Dislokationen II (2010)
für Violine, Viola, Violoncello, Klavier/Sampler
Dauer: 25 min.
Kompositionsauftrag des Trio Coriolis
UA: Nov. 2010, München, HörBlicke 21trio coriolis, Christoph Grund
Aufführungsmaterial erhältlich bei Boosey & Hawkes
Dislokationen-2, Trio Coriolis + Christoph Grund, live im BKA in der Reihe Unerhörte Musik am 15.11.2022
Programmheft-Text
Dislokationen bezeichnen Lageveränderungen oder Verschiebungen. Der Begriff findet in ganz unterschiedlichen Kontexten Verwendung: In der Geologie beschreibt er die gestörte Lagerung von Gestein, im Militärwesen die Verteilung von Einheiten, in der Medizin die pathologische Verlagerung von Organen oder Knochen und in der Sprachwissenschaft eine markierte Satzstellung.

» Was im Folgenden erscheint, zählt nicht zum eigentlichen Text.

<file path="src/rtl/alu_op_selector.sv">
// alu_op_selector: turns two raw, bouncing, active-low push-buttons into a
// registered operation code 0..OP_MAX for the ALU control input.
// Pipeline per button: two-flop synchroniser, stable-count debouncer and
// press-edge detector, feeding an up/down wrap-around counter.
// Optional feature macro: ALU_OP_AUTOREPEAT_EN. When it is defined, a held
// button auto-repeats after REPEAT_DELAY cycles and then every REPEAT_PERIOD
// cycles. Without it, a held button yields exactly one step.
module alu_op_selector #(
   parameter int DEBOUNCE_CYCLES = 500000,
   parameter int OP_MAX          = 9,
   parameter int REPEAT_DELAY    = 25000000,
   parameter int REPEAT_PERIOD   = 10000000
) (
   input  logic       clk,
   input  logic       rst_n,
   input  logic       btn_inc_n,
   input  logic       btn_dec_n,
   output logic [3:0] op_code,
   output logic       op_step,
   output logic       btn_inc_db,
   output logic       btn_dec_db
);

   // Bit 0 of every per-button vector is the increment button, bit 1 is decrement.
   localparam int              DB_W    = (DEBOUNCE_CYCLES > 2) ? $clog2(DEBOUNCE_CYCLES) : 1;
   localparam logic [DB_W-1:0] DB_LAST = DB_W'(DEBOUNCE_CYCLES - 1);
   localparam logic [3:0]      OP_LAST = 4'(OP_MAX);

   logic [1:0]      sync_meta;
   logic [1:0]      sync_level;
   logic [1:0]      db_level;
   logic [1:0]      db_level_q;
   logic [DB_W-1:0] db_cnt [2];
   logic [1:0]      press_evt;
   logic            inc_req;
   logic            dec_req;

   // Two-flop synchroniser; idle level is high (released).
   always_ff @(posedge clk or negedge rst_n) begin
      if (!rst_n) begin
         sync_meta  <= 2'b11;
         sync_level <= 2'b11;
      end else begin
         sync_meta  <= {btn_dec_n, btn_inc_n};
         sync_level <= sync_meta;
      end
   end

   // Debouncer: the level only follows after DEBOUNCE_CYCLES consecutive differing cycles.
   always_ff @(posedge clk or negedge rst_n) begin
      if (!rst_n) begin
         db_level  <= 2'b11;
         db_cnt[0] <= '0;
         db_cnt[1] <= '0;
      end else begin
         for (int i = 0; i < 2; i++) begin
            if (sync_level[i] == db_level[i]) begin
               db_cnt[i] <= '0;
            end else if (db_cnt[i] == DB_LAST) begin
               db_level[i] <= sync_level[i];
               db_cnt[i]   <= '0;
            end else begin
               db_cnt[i] <= db_cnt[i] + 1'b1;
            end
         end
      end
   end

   // Delayed copy of the debounced levels so a press shows up as a one-cycle falling edge.
   always_ff @(posedge clk or negedge rst_n) begin
      if (!rst_n) begin
         db_level_q <= 2'b11;
      end else begin
         db_level_q <= db_level;
      end
   end

   assign press_evt  = db_level_q & ~db_level;
   assign btn_inc_db = db_level[0];
   assign btn_dec_db = db_level[1];

`ifdef ALU_OP_AUTOREPEAT_EN
   localparam int               RPT_MAX     = (REPEAT_DELAY > REPEAT_PERIOD) ? REPEAT_DELAY : REPEAT_PERIOD;
   localparam int               RPT_W       = $clog2(RPT_MAX + 1);
   localparam logic [RPT_W-1:0] DELAY_LAST  = RPT_W'(REPEAT_DELAY - 1);
   localparam logic [RPT_W-1:0] PERIOD_LAST = RPT_W'(REPEAT_PERIOD - 1);

   logic [RPT_W-1:0] rpt_cnt;
   logic             rpt_active;
   logic             rpt_first_done;
   logic             one_held;
   logic             rpt_fire;

   // Repeating is only meaningful while exactly one button is held down.
   assign one_held = db_level[0] ^ db_level[1];
   assign rpt_fire = rpt_active && one_held && (press_evt == 2'b00) &&
                     (rpt_cnt == (rpt_first_done ? PERIOD_LAST : DELAY_LAST));

   // Repeat timer: armed by a lone press, first fire after the delay, then periodic.
   always_ff @(posedge clk or negedge rst_n) begin
      if (!rst_n) begin
         rpt_cnt        <= '0;
         rpt_active     <= 1'b0;
         rpt_first_done <= 1'b0;
      end else if (!one_held) begin
         rpt_cnt        <= '0;
         rpt_active     <= 1'b0;
         rpt_first_done <= 1'b0;
      end else if (press_evt != 2'b00) begin
         rpt_cnt        <= '0;
         rpt_active     <= 1'b1;
         rpt_first_done <= 1'b0;
      end else if (rpt_fire) begin
         rpt_cnt        <= '0;
         rpt_first_done <= 1'b1;
      end else if (rpt_active) begin
         rpt_cnt <= rpt_cnt + 1'b1;
      end
   end

   assign inc_req = press_evt[0] | (rpt_fire & ~db_level[0]);
   assign dec_req = press_evt[1] | (rpt_fire & ~db_level[1]);
`else
   logic unused_rpt_cfg;

   assign unused_rpt_cfg = ^{32'(REPEAT_DELAY), 32'(REPEAT_PERIOD)};
   assign inc_req        = press_evt[0];
   assign dec_req        = press_evt[1];
`endif

   // Wrap-around operation counter; simultaneous inc and dec cancel out.
   always_ff @(posedge clk or negedge rst_n) begin
      if (!rst_n) begin
         op_code <= 4'd0;
         op_step <= 1'b0;
      end else begin
         op_step <= 1'b0;
         if (inc_req && !dec_req) begin
            op_code <= (op_code == OP_LAST) ? 4'd0 : op_code + 4'd1;
            op_step <= (OP_LAST != 4'd0);
         end else if (dec_req && !inc_req) begin
            op_code <= (op_code == 4'd0) ? OP_LAST : op_code - 4'd1;
            op_step <= (OP_LAST != 4'd0);
         end
      end
   end

endmodule

</file>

In Dislokationen II sind die Wechsel teils hart und überraschend, die Schnitte unvermittelt. Gelegentlich blitzen Elemente der Unterhaltungsmusik auf, wodurch immer wieder der Eindruck entsteht, etwas sei „fehl am Platz".
Der Pianist wechselt beständig zwischen den Klaviaturen von Flügel und Keyboard. Zudem sieht die Partitur Aktionen im Innenraum des Flügels vor – am Ende des Stücks muss der Interpret sogar singen. Die Samples bestehen teils aus Aufnahmen aus dem Klavierinneren, teils aus sogenannten „Found Sounds" – also im Alltag zufällig gefundenen Klängen.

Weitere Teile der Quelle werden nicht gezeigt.